The book jacket says this is part of a new series, “Lives of Great Religious Books,” of “short volumes that recount the complex and fascinating histories of important religious texts from around the world.”  You can read more about the series on its website, here.  Yet one thought I had while reading Professor Marsden’s book here is how sui generis Mere Christianity is.   There are very few books, particularly if we focus on just the last century, that would merit this kind of treatment.

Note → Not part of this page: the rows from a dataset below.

$ cat src/logic/aperiodic_pkg.sv
// Constants and types shared by the aperiodic list register block and its FIFO.
// Assumes a 16-bit processor I/O port carrying command codes, then data words.
package aperiodic_pkg;
	localparam int WORD_W     = 16;
	localparam int MEM_ADDR_W = 11;
	localparam int INDEX_W    = 5;
	localparam int BLOCK_W    = 10;
	localparam int MAP_W      = 32;
	localparam int FIFO_DEPTH = 4;

	// Command codes, read side
	localparam logic [7:0] CMD_DONE_RD   = 8'h1B;
	localparam logic [7:0] CMD_SKIP_RD   = 8'h1C;
	localparam logic [7:0] CMD_LAST_RD   = 8'h1D;
	localparam logic [7:0] CMD_ACTIVE_RD = 8'h1E;
	localparam logic [7:0] CMD_BUFSZ_RD  = 8'h34;
	localparam logic [7:0] CMD_PORT_RD   = 8'h44;
	localparam logic [7:0] CMD_BLKSZ_RD  = 8'h54;
	// Command codes, write side
	localparam logic [7:0] CMD_SKIP_WR   = 8'h9C;
	localparam logic [7:0] CMD_LAST_WR   = 8'h9D;
	localparam logic [7:0] CMD_BUFSZ_WR  = 8'hB4;
	localparam logic [7:0] CMD_PORT_WR   = 8'hC4;
	localparam logic [7:0] CMD_BLKSZ_WR  = 8'hD4;

	// Reset values, buffer size limit and port step
	localparam logic [15:0] BUFSZ_RESET  = 16'h0200;
	localparam logic [15:0] BUFSZ_MAX    = 16'h1000;
	localparam logic [31:0] MAP_RESET    = 32'h0000_0000;
	localparam logic [9:0]  BLKSZ_RESET  = 10'h000;
	localparam logic [4:0]  INDEX_RESET  = 5'h00;
	localparam logic [15:0] PORT_START   = 16'h0000;
	localparam logic [15:0] PORT_STEP    = 16'h0002;

	typedef enum logic [1:0] {
		ST_IDLE       = 2'b00,
		ST_REG_ACCESS = 2'b01,
		ST_PORT_READ  = 2'b11,
		ST_PORT_WRITE = 2'b10
	} access_state_t;
endpackage

$ cat src/logic/word_stream_if.sv
// Valid/ready word stream between the register block and its FIFO.
// Assumes both ends run on the same clock.
`timescale 1ns/1ps
interface word_stream_if #(
	parameter int WIDTH = 16
);
	logic             valid;
	logic             ready;
	logic [WIDTH-1:0] data;

	modport source (output valid, output data, input ready);
	modport sink   (input valid, input data, output ready);
endinterface // word_stream_if

$ cat src/logic/word_fifo.sv
// Small synchronous FIFO with valid/ready on both sides.
// Assumes one clock, asynchronous active-high reset.
`timescale 1ns/1ps
module word_fifo #(
	parameter int WIDTH = 16,
	parameter int DEPTH = 4
) (
	input  wire logic   mclk,
	input  wire logic   rst,
	word_stream_if.sink   in_s,
	word_stream_if.source out_s
);
	localparam int PW = $clog2(DEPTH);
	localparam int CW = $clog2(DEPTH + 1);

	typedef struct packed {
		logic [DEPTH-1:0][WIDTH-1:0] mem;
		logic [PW-1:0]               wptr;
		logic [PW-1:0]               rptr;
		logic [CW-1:0]               count;
		logic                        full;
		logic                        empty;
	} fifo_t;

	fifo_t st_reg;
	fifo_t st_next;
	logic  push;
	logic  pop;

	assign push        = in_s.valid && !st_reg.full;
	assign pop         = out_s.ready && !st_reg.empty;
	assign in_s.ready  = !st_reg.full;
	assign out_s.valid = !st_reg.empty;
	assign out_s.data  = st_reg.mem[st_reg.rptr];

	always_comb begin
		st_next = st_reg;
		if (push) begin
			st_next.mem[st_reg.wptr] = in_s.data;
			st_next.wptr = (st_reg.wptr == PW'(DEPTH - 1)) ? '0 : st_reg.wptr + 1'b1;
		end
		if (pop) begin
			st_next.rptr = (st_reg.rptr == PW'(DEPTH - 1)) ? '0 : st_reg.rptr + 1'b1;
		end
		if (push && !pop) begin
			st_next.count = st_reg.count + 1'b1;
		end else if (pop && !push) begin
			st_next.count = st_reg.count - 1'b1;
		end
		st_next.full  = (st_next.count == CW'(DEPTH));
		st_next.empty = (st_next.count == '0);
	end

	always_ff @(posedge mclk or posedge rst) begin
		if (rst) begin
			st_reg       <= '0;
			st_reg.empty <= 1'b1;
		end else begin
			st_reg <= st_next;
		end
	end
endmodule // word_fifo

$ cat src/logic/aperiodic_list_buffer_regs.sv
// Aperiodic list register set: sizing, data port, done/skip/last maps, active index.
// Assumes a command/data processor port, an external buffer memory with a
// ready handshake and one-cycle read latency, and an external transaction engine.
`timescale 1ns/1ps
module aperiodic_list_buffer_regs
	import aperiodic_pkg::*;
(
	input  wire logic                  mclk,
	input  wire logic                  rst,
	input  wire logic                  cmd_strobe,
	input  wire logic [7:0]            cmd_code,
	input  wire logic                  data_wr_strobe,
	input  wire logic [WORD_W-1:0]     port_word_in,
	input  wire logic                  data_rd_strobe,
	output logic      [WORD_W-1:0]     port_word_out,
	output logic                       port_word_valid,
	output logic                       port_wr_ready,
	input  wire logic [WORD_W-1:0]     transfer_byte_count,
	output logic                       all_transfers_ended_flag,
	output logic                       buffer_status_update,
	output logic      [MEM_ADDR_W-1:0] mem_addr,
	output logic                       mem_wr_en,
	output logic      [WORD_W-1:0]     mem_wdata,
	output logic                       mem_rd_en,
	input  wire logic                  mem_ready,
	input  wire logic [WORD_W-1:0]     mem_rdata,
	input  wire logic                  engine_done,
	input  wire logic                  engine_ack,
	input  wire logic                  engine_advance,
	output logic      [INDEX_W-1:0]    active_entry_index,
	output logic                       active_entry_skip,
	output logic      [WORD_W-1:0]     buffer_size_field,
	output logic      [BLOCK_W-1:0]    block_length_field
);
	typedef struct packed {
		access_state_t         state;
		logic                  write_dir;
		logic                  word_sel;
		logic [7:0]            code;
		logic [MAP_W-1:0]      hold;
		logic [WORD_W-1:0]     buffer_size;
		logic [BLOCK_W-1:0]    block_length;
		logic [MAP_W-1:0]      completion_bits;
		logic [MAP_W-1:0]      bypass_bits;
		logic [MAP_W-1:0]      final_entry_bits;
		logic [INDEX_W-1:0]    index;
		logic                  active_skip;
		logic [WORD_W-1:0]     byte_count;
		logic [WORD_W-1:0]     ptr;
		logic [WORD_W-1:0]     rd_data;
		logic                  rd_valid;
		logic                  rd_pending;
		logic [MEM_ADDR_W-1:0] mem_addr;
		logic                  mem_wr_en;
		logic                  mem_rd_en;
		logic [WORD_W-1:0]     mem_wdata;
		logic                  ended;
		logic                  status_update;
	} regs_t;

	regs_t st_reg;
	regs_t st_next;
	logic  drain_ok;

	word_stream_if #(.WIDTH(WORD_W)) in_s ();
	word_stream_if #(.WIDTH(WORD_W)) out_s ();

	// Read value of a register; reserved bits are forced to zero
	function automatic logic [MAP_W-1:0] read_value(input logic [7:0] code, input regs_t r);
		logic [MAP_W-1:0] v;
		v = '0;
		unique case (code)
			CMD_DONE_RD:   v = r.completion_bits;
			CMD_SKIP_RD:   v = r.bypass_bits;
			CMD_LAST_RD:   v = r.final_entry_bits;
			CMD_ACTIVE_RD: v = {{(MAP_W - INDEX_W){1'b0}}, r.index};
			CMD_BUFSZ_RD:  v = {{(MAP_W - WORD_W){1'b0}}, r.buffer_size};
			CMD_BLKSZ_RD:  v = {{(MAP_W - BLOCK_W){1'b0}}, r.block_length};
			default:       v = '0;
		endcase
		return v;
	endfunction

	function automatic logic is_reg_write(input logic [7:0] code);
		return (code == CMD_SKIP_WR) || (code == CMD_LAST_WR) ||
			(code == CMD_BUFSZ_WR) || (code == CMD_BLKSZ_WR);
	endfunction

	function automatic logic is_reg_read(input logic [7:0] code);
		return (code == CMD_DONE_RD) || (code == CMD_SKIP_RD) || (code == CMD_LAST_RD) ||
			(code == CMD_ACTIVE_RD) || (code == CMD_BUFSZ_RD) || (code == CMD_BLKSZ_RD);
	endfunction

	function automatic logic [INDEX_W-1:0] next_index(input logic [INDEX_W-1:0] idx,
		input logic [MAP_W-1:0] last_map);
		return last_map[idx] ? INDEX_RESET : idx + 1'b1;
	endfunction

	// Write path goes through the FIFO so a slow memory stalls the driver
	assign in_s.valid  = data_wr_strobe && (st_reg.state == ST_PORT_WRITE);
	assign in_s.data   = port_word_in;
	assign drain_ok    = !st_reg.mem_wr_en || mem_ready;
	assign out_s.ready = drain_ok && (st_reg.state == ST_PORT_WRITE);

	word_fifo #(
		.WIDTH(WORD_W),
		.DEPTH(FIFO_DEPTH)
	) u_fifo (
		.mclk (mclk),
		.rst  (rst),
		.in_s (in_s),
		.out_s(out_s)
	);

	always_comb begin
		st_next               = st_reg;
		st_next.rd_valid      = 1'b0;
		st_next.ended         = 1'b0;
		st_next.status_update = 1'b0;

		// Memory handshakes
		if (st_reg.mem_wr_en && mem_ready) begin
			st_next.mem_wr_en = 1'b0;
		end
		if (st_reg.mem_rd_en && mem_ready) begin
			st_next.mem_rd_en  = 1'b0;
			st_next.rd_pending = 1'b1;
		end
		if (st_reg.rd_pending) begin
			st_next.rd_pending = 1'b0;
			st_next.rd_data    = mem_rdata;
			st_next.rd_valid   = 1'b1;
		end

		// Byte pointer; memory sees word addresses, wrapping at 4096 bytes
		// drain pointer advance
		if (out_s.valid && out_s.ready) begin
			st_next.mem_wr_en = 1'b1;
			st_next.mem_addr  = st_reg.ptr[MEM_ADDR_W:1];
			st_next.mem_wdata = out_s.data;
			st_next.ptr       = st_reg.ptr + PORT_STEP;
		end

		unique case (st_reg.state)
			ST_IDLE: begin
			end
			ST_REG_ACCESS: begin
				if (st_reg.write_dir && data_wr_strobe) begin
					st_next.word_sel = !st_reg.word_sel;
					// Low word first; 16-bit registers keep the first word only
					// reserved bits dropped
					unique case (st_reg.code)
						CMD_SKIP_WR: begin
							if (st_reg.word_sel) begin
								st_next.bypass_bits[31:16] = port_word_in;
							end else begin
								st_next.bypass_bits[15:0] = port_word_in;
							end
						end
						CMD_LAST_WR: begin
							if (st_reg.word_sel) begin
								st_next.final_entry_bits[31:16] = port_word_in;
							end else begin
								st_next.final_entry_bits[15:0] = port_word_in;
							end
						end
						CMD_BUFSZ_WR: begin
							if (!st_reg.word_sel) begin
								st_next.buffer_size = port_word_in;
							end
						end
						CMD_BLKSZ_WR: begin
							if (!st_reg.word_sel) begin
								st_next.block_length = port_word_in[BLOCK_W-1:0];
							end
						end
						default: begin
						end
					endcase
				end
				if (!st_reg.write_dir && data_rd_strobe) begin
					st_next.word_sel = !st_reg.word_sel;
					st_next.rd_data  = st_reg.word_sel ? st_reg.hold[31:16] : st_reg.hold[15:0];
					st_next.rd_valid = 1'b1;
				end
			end
			ST_PORT_READ: begin
				// One memory read in flight; strobes meanwhile are dropped
				// read pointer advance
				if (data_rd_strobe && !st_reg.mem_rd_en && !st_reg.rd_pending &&
					(st_reg.ptr < st_reg.byte_count)) begin
					st_next.mem_rd_en = 1'b1;
					st_next.mem_addr  = st_reg.ptr[MEM_ADDR_W:1];
					st_next.ptr       = st_reg.ptr + PORT_STEP;
				end
				if (!st_reg.mem_rd_en && (st_reg.ptr >= st_reg.byte_count)) begin
					st_next.state         = ST_IDLE;
					st_next.ended         = 1'b1;
					st_next.status_update = 1'b1;
				end
			end
			ST_PORT_WRITE: begin
				// Waits for the FIFO and the last memory write to drain
				// end of write transfer
				if ((st_reg.ptr >= st_reg.byte_count) && !out_s.valid && drain_ok) begin
					st_next.state         = ST_IDLE;
					st_next.ended         = 1'b1;
					st_next.status_update = 1'b1;
				end
			end
		endcase

		// Command decode; a new command aborts the previous access
		if (cmd_strobe) begin
			st_next.code     = cmd_code;
			st_next.word_sel = 1'b0;
			if (is_reg_read(cmd_code)) begin
				st_next.state     = ST_REG_ACCESS;
				st_next.write_dir = 1'b0;
				// Snapshot keeps both halves of a 32-bit read consistent
				st_next.hold      = read_value(cmd_code, st_reg);
				if (cmd_code == CMD_DONE_RD) begin
					st_next.completion_bits = MAP_RESET;
				end
			end else if (is_reg_write(cmd_code)) begin
				st_next.state     = ST_REG_ACCESS;
				st_next.write_dir = 1'b1;
			end else if ((cmd_code == CMD_PORT_RD) || (cmd_code == CMD_PORT_WR)) begin
				st_next.state      = (cmd_code == CMD_PORT_RD) ? ST_PORT_READ : ST_PORT_WRITE;
				st_next.ptr        = PORT_START;
				st_next.byte_count = transfer_byte_count;
			end else begin
				st_next.state = ST_IDLE;
			end
		end

		if (engine_done && engine_ack && !st_reg.bypass_bits[st_reg.index]) begin
			st_next.completion_bits[st_reg.index] = 1'b1;
		end

		if (engine_advance) begin
			st_next.index = next_index(st_reg.index, st_reg.final_entry_bits);
		end

		// The engine steps past a skipped entry itself; the index only counts
		// skip follows live map
		st_next.active_skip = st_next.bypass_bits[st_next.index];
	end

	always_ff @(posedge mclk or posedge rst) begin
		if (rst) begin
			st_reg                  <= '0;
			st_reg.state            <= ST_IDLE;
			st_reg.buffer_size      <= BUFSZ_RESET;
			st_reg.block_length     <= BLKSZ_RESET;
			st_reg.completion_bits  <= MAP_RESET;
			st_reg.bypass_bits      <= MAP_RESET;
			st_reg.final_entry_bits <= MAP_RESET;
			st_reg.index            <= INDEX_RESET;
		end else begin
			st_reg <= st_next;
		end
	end

	assign port_word_out            = st_reg.rd_data;
	assign port_word_valid          = st_reg.rd_valid;
	assign port_wr_ready            = in_s.ready;
	assign all_transfers_ended_flag = st_reg.ended;
	assign buffer_status_update     = st_reg.status_update;
	assign mem_addr                 = st_reg.mem_addr;
	assign mem_wr_en                = st_reg.mem_wr_en;
	assign mem_wdata                = st_reg.mem_wdata;
	assign mem_rd_en                = st_reg.mem_rd_en;
	assign active_entry_index       = st_reg.index;
	assign active_entry_skip        = st_reg.active_skip;
	assign buffer_size_field        = st_reg.buffer_size;
	assign block_length_field       = st_reg.block_length;
endmodule // aperiodic_list_buffer_regs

Most of Mere Christianity‘s text originated in a series of radio broadcasts by Lewis to an embattled Britain during World War II, and the book traces how they came to be collected and published together as one book; in fact, the book recounts how Lewis came to give the radio broadcasts themselves in the first place.  One interesting aspect of Marsden’s book is its discussion of the different receptions that Lewis’s book got among Catholics, mainline Protestants, and evangelicals — and, regarding the latter, how that reception has decidedly warmed over the years.  Marsden discusses Mere Christianity‘s influence not only on groups but also on an impressive and interesting array of particular individuals.  And the scope is international; the evolution of the embrace by Americans of the book (“the most important story regrading Mere Christianity) gets the most attention from Marsden, but its impact in Britain, of course, and in China (the “most remarkable world story”) and elsewhere are not stinted.  Marsden also devotes a chapter to various criticisms of the book; I’m happy to say that, in my humble opinion, the book emerges unscathed.

In the last chapter, Marsden offers this “distillation of the most compelling insights that represent a consensus of opinion” on “the genius and the ongoing appeal” of Mere Christianity:  (1) “Lewis looks for timeless truths as opposed to the culturally bound”; (2) “He uses common human nature as the point of contact with his audiences”; (3) “Lewis sees reason in the context of experience, affections, and imagination”; (4) “He is a poet at heart, using metaphor and the art of meaning in a universe that is alive”; (5) “Lewis’s book is about ‘mere Christianity'”; (6) “Mere Christianity does not offer cheap grace”; and (7) “The lasting appeal of Mere Christianity is based on the luminosity of the Gospel message itself.”

It should be said, too, that while Marsden’s focus is, as advertised, on Mere Christianity, there is inevitably quite a bit on the remarkable influence of C.S. Lewis and his works more broadly.

Other items of interest:

  • “Lewis’s published radio talks had been important in shaping [British theologian J.I. Packer’s] faith in the 1940s” (106).
  • U-2 lead singer Bono uses the trilemma argument (107).  The accompanying footnote includes other “‘Mere Christianity sightings’ in popular culture,” concluding with:  “Orson Bean, in Mail for Mickey … tells of striking interest in Mere Christianity in the world of television (8) and uses the trilemma argument (131).”
  • John Paul II was a C.S. Lewis fan, and Walter Hooper — who was the literary advisor to C.S. Lewis’s estate — became a Catholic (129).